THE PROBLEM →
Only the lines with the string "parameter" are needed; return each of them from the entries below.

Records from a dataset
··········

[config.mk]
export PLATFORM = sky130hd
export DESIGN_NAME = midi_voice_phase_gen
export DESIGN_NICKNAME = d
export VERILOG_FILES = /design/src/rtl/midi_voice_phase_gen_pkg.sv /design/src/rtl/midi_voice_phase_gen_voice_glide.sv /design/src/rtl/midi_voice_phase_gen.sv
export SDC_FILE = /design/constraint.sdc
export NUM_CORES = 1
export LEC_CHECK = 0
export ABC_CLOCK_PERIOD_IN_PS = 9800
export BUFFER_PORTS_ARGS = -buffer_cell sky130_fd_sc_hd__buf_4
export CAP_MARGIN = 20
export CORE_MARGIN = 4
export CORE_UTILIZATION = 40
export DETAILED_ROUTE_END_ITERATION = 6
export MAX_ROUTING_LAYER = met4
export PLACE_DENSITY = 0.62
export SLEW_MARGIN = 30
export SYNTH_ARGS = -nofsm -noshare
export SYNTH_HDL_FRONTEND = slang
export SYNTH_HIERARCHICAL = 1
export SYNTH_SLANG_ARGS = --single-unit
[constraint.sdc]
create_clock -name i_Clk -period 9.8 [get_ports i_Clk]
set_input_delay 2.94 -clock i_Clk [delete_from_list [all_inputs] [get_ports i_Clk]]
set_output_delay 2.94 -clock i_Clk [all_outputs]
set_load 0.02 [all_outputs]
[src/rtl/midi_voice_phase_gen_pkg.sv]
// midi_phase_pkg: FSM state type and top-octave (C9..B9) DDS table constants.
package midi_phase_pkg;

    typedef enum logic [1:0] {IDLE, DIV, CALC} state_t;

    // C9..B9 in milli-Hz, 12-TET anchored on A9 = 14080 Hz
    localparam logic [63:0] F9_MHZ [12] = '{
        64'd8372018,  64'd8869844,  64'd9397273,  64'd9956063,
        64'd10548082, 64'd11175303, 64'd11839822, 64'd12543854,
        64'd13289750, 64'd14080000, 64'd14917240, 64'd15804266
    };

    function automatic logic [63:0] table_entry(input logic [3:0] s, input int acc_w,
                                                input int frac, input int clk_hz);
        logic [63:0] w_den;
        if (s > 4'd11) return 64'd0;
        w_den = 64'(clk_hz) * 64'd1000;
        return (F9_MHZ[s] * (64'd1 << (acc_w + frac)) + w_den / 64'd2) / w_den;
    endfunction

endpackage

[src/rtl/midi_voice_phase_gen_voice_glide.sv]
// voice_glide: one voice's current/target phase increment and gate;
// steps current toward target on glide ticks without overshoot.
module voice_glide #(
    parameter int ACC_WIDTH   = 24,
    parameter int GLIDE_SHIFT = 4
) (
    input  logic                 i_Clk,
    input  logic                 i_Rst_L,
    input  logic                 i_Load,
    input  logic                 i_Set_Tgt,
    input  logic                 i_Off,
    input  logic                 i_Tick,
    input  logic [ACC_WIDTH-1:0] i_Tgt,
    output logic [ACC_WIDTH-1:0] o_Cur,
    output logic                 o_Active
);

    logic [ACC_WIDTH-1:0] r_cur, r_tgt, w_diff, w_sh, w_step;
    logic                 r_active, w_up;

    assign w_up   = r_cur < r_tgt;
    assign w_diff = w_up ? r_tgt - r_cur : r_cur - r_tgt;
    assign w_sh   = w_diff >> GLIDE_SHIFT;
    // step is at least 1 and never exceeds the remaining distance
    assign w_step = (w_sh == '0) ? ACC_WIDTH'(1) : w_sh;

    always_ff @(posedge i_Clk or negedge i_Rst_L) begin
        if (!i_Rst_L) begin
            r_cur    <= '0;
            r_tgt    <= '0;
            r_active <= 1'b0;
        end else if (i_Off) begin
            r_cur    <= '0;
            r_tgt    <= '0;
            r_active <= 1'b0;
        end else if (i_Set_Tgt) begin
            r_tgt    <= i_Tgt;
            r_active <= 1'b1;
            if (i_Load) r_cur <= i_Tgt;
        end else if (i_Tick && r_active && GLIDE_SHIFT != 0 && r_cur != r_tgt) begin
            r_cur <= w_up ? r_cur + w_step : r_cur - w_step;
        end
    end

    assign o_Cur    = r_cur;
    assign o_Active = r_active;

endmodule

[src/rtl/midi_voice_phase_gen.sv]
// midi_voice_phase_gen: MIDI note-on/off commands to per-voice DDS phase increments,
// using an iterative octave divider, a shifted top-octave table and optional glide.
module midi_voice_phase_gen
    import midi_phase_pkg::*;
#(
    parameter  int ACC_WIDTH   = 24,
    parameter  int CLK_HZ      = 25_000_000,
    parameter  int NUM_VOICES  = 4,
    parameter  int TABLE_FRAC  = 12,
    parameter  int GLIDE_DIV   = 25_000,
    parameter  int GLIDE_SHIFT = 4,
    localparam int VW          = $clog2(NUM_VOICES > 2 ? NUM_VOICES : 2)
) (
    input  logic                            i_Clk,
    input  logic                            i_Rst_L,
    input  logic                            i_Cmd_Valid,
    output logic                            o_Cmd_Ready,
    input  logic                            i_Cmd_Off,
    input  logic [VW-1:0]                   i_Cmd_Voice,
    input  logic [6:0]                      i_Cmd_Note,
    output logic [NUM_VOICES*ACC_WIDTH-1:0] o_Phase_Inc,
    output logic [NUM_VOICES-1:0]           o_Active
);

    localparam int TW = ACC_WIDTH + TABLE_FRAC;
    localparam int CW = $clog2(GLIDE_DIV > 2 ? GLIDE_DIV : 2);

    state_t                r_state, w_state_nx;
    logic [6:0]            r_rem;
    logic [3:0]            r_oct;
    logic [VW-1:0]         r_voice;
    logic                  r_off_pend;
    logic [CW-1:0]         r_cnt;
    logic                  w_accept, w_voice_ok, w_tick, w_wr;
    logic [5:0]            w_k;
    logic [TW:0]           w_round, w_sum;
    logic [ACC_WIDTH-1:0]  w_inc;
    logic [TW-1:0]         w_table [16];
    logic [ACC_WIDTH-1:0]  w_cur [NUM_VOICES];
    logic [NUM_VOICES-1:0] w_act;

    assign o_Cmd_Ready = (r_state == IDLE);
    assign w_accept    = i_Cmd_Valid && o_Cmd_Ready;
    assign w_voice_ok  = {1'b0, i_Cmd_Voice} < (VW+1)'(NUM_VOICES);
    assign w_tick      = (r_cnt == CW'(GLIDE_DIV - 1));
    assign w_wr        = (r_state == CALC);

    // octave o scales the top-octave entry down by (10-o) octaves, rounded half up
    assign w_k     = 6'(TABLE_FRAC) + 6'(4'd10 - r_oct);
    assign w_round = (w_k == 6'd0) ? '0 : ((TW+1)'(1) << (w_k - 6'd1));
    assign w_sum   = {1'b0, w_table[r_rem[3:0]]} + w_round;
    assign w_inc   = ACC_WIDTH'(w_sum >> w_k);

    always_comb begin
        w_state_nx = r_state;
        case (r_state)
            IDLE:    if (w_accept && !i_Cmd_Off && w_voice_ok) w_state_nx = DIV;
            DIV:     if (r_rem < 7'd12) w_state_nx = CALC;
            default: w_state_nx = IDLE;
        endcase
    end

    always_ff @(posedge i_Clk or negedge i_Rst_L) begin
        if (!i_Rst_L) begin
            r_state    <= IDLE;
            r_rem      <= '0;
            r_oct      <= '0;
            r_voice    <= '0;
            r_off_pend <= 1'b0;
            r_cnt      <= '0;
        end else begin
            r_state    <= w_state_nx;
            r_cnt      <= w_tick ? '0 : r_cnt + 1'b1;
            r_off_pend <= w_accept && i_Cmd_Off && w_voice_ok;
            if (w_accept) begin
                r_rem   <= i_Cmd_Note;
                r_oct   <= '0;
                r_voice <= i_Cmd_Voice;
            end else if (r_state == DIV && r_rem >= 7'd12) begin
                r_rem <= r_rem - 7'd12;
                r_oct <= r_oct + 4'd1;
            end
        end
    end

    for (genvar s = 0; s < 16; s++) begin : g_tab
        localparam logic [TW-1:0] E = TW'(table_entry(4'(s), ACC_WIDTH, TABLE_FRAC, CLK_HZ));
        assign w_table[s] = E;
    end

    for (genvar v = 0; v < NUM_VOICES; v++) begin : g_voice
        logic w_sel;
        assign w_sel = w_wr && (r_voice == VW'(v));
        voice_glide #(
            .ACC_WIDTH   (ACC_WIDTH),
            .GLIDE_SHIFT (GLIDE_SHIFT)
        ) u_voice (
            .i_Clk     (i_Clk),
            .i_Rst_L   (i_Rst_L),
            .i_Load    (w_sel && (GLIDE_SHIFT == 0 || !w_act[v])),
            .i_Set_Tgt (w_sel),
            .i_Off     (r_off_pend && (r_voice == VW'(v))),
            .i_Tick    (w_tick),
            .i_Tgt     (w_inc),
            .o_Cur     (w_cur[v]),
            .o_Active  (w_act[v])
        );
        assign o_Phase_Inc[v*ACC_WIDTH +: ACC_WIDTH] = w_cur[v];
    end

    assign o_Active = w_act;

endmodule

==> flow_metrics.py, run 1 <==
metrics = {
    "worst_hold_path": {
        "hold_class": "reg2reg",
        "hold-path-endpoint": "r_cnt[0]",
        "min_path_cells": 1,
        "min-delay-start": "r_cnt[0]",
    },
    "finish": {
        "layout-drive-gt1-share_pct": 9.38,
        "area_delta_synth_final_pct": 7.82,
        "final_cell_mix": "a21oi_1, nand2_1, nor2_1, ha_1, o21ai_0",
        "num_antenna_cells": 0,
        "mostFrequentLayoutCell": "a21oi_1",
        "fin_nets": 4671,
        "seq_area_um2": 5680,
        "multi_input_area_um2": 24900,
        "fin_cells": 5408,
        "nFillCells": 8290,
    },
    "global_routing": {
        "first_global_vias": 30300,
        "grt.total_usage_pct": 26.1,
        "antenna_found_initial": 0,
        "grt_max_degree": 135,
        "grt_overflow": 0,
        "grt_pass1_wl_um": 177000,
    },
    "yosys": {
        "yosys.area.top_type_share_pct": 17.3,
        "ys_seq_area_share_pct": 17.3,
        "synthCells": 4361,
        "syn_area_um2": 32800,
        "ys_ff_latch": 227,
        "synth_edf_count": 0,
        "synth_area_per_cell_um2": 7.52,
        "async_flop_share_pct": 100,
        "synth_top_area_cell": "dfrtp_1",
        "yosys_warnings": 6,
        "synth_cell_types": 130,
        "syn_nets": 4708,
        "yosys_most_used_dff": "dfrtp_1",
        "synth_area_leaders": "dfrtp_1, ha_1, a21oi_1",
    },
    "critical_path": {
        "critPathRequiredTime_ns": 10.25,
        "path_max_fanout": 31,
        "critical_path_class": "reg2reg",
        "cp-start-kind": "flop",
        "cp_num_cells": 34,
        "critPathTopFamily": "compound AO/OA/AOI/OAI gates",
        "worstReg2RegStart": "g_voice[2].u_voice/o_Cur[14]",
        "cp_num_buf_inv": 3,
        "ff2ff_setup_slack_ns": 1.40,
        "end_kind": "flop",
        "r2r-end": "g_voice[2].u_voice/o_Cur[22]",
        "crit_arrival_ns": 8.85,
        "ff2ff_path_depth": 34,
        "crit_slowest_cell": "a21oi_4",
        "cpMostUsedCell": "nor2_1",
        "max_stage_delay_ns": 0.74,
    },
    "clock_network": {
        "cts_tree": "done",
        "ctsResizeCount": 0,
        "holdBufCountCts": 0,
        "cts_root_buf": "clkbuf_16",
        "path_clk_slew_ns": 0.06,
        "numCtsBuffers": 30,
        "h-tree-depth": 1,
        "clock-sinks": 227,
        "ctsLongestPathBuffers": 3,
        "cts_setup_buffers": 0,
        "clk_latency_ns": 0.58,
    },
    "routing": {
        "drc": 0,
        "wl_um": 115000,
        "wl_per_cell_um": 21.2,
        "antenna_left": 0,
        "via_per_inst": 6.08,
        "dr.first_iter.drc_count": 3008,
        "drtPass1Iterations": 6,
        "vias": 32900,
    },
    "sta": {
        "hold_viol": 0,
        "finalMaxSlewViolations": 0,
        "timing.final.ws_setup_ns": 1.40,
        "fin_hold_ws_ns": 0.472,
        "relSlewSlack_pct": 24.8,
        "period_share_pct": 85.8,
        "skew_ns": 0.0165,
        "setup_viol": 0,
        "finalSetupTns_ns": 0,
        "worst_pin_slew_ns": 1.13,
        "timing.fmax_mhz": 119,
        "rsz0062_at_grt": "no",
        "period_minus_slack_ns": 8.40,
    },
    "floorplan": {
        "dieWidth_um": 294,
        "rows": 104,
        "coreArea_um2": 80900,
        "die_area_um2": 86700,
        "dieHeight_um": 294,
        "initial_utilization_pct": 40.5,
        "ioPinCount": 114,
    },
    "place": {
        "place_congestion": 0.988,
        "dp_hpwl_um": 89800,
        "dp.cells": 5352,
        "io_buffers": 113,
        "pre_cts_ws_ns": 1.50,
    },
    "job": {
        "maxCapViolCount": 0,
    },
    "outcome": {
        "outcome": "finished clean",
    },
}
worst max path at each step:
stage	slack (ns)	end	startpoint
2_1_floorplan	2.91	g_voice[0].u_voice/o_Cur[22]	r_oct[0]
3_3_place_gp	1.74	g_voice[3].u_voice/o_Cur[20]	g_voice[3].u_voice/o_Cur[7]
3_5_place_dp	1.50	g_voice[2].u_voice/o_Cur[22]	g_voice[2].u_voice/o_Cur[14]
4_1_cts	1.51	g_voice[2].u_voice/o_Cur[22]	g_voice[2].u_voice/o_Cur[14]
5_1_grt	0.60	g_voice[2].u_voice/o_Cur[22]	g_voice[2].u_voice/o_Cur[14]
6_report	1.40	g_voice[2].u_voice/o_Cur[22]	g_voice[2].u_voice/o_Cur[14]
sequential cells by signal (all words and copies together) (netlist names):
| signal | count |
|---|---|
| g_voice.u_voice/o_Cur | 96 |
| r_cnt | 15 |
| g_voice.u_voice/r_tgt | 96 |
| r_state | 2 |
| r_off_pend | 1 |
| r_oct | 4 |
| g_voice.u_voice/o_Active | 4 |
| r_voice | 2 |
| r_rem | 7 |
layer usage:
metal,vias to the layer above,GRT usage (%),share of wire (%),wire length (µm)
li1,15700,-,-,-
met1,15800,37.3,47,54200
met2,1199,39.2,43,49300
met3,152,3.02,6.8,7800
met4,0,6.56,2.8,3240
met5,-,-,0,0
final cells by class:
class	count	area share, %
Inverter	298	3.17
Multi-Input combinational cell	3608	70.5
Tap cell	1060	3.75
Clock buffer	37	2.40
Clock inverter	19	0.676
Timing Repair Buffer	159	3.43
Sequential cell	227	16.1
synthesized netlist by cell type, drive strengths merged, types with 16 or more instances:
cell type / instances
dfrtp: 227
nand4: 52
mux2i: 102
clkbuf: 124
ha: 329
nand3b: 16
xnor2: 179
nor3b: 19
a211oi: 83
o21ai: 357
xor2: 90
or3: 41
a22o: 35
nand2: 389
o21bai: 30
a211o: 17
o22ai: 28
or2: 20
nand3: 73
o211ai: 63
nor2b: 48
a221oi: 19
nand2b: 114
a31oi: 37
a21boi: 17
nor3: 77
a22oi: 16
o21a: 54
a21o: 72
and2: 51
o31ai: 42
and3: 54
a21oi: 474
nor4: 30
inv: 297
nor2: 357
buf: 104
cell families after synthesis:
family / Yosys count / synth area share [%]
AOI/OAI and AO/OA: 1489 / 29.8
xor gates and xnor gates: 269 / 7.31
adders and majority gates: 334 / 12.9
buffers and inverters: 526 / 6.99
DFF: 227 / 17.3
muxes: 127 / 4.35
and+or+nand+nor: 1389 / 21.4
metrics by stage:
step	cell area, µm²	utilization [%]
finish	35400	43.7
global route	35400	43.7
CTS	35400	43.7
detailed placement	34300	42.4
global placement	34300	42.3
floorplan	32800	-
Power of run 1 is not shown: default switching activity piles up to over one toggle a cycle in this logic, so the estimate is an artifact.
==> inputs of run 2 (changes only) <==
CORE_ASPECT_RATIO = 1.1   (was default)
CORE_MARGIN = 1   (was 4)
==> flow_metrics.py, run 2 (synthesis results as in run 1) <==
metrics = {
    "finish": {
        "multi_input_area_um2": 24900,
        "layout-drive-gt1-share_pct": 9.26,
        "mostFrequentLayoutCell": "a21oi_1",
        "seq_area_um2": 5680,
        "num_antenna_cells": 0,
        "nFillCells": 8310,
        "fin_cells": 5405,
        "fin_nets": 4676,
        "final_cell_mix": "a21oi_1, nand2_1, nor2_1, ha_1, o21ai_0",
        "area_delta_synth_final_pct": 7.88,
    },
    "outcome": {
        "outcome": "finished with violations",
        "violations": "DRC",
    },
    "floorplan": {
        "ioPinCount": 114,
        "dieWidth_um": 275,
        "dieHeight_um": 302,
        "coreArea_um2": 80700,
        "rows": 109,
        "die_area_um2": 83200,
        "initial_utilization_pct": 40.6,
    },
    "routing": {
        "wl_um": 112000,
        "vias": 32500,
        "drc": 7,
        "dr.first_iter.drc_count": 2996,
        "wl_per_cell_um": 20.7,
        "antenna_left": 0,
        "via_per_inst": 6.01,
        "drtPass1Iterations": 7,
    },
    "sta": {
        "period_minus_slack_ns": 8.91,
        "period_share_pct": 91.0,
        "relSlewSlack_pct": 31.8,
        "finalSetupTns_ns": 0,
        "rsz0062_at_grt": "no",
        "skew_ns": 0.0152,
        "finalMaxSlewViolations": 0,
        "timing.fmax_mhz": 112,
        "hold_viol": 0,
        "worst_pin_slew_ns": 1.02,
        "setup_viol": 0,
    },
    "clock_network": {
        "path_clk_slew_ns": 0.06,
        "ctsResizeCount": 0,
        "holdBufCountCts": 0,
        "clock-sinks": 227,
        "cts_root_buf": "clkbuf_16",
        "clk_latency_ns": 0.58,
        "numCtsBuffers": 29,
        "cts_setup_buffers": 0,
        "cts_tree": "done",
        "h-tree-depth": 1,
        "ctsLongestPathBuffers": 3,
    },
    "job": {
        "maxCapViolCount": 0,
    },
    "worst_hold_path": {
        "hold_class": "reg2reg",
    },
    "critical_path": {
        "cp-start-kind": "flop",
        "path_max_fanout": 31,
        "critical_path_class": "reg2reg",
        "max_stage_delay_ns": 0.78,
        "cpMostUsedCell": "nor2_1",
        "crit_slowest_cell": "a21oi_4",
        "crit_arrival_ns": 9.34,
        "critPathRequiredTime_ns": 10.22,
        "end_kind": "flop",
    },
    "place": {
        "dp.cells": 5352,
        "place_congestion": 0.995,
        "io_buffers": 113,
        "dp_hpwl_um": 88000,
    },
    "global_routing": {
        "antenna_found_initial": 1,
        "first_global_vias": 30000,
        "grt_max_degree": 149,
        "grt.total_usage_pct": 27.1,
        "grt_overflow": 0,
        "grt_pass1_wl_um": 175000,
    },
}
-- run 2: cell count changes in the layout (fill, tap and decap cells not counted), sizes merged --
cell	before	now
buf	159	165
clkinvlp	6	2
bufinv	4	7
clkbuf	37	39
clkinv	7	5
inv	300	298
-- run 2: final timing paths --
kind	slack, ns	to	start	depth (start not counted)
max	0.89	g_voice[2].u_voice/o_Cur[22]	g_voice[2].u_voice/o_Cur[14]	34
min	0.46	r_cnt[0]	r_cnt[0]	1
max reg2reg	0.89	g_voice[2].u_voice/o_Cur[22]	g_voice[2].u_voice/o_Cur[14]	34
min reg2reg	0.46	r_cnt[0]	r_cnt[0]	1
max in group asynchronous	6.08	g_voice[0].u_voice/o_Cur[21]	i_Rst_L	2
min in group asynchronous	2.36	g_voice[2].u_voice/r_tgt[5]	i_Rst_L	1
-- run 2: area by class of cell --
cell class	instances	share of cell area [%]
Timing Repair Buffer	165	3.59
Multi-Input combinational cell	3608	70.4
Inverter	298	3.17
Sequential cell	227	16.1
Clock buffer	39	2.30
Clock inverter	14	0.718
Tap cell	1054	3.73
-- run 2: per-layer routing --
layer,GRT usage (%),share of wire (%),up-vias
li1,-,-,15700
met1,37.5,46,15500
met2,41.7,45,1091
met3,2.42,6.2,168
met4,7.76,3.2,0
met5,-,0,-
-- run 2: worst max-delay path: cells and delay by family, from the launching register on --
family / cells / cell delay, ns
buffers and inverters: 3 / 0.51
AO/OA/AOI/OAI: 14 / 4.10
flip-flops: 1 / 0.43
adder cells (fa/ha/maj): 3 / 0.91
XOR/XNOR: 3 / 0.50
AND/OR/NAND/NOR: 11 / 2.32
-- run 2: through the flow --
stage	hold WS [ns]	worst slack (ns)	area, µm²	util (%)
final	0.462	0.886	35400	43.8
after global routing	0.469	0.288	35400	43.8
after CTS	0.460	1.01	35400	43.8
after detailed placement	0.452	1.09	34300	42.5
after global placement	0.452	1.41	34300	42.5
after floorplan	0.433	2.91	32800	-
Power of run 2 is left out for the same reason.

··········

TASK RESPONSE →
    parameter int ACC_WIDTH   = 24,
    parameter int GLIDE_SHIFT = 4
    parameter  int ACC_WIDTH   = 24,
    parameter  int CLK_HZ      = 25_000_000,
    parameter  int NUM_VOICES  = 4,
    parameter  int TABLE_FRAC  = 12,
    parameter  int GLIDE_DIV   = 25_000,
    parameter  int GLIDE_SHIFT = 4,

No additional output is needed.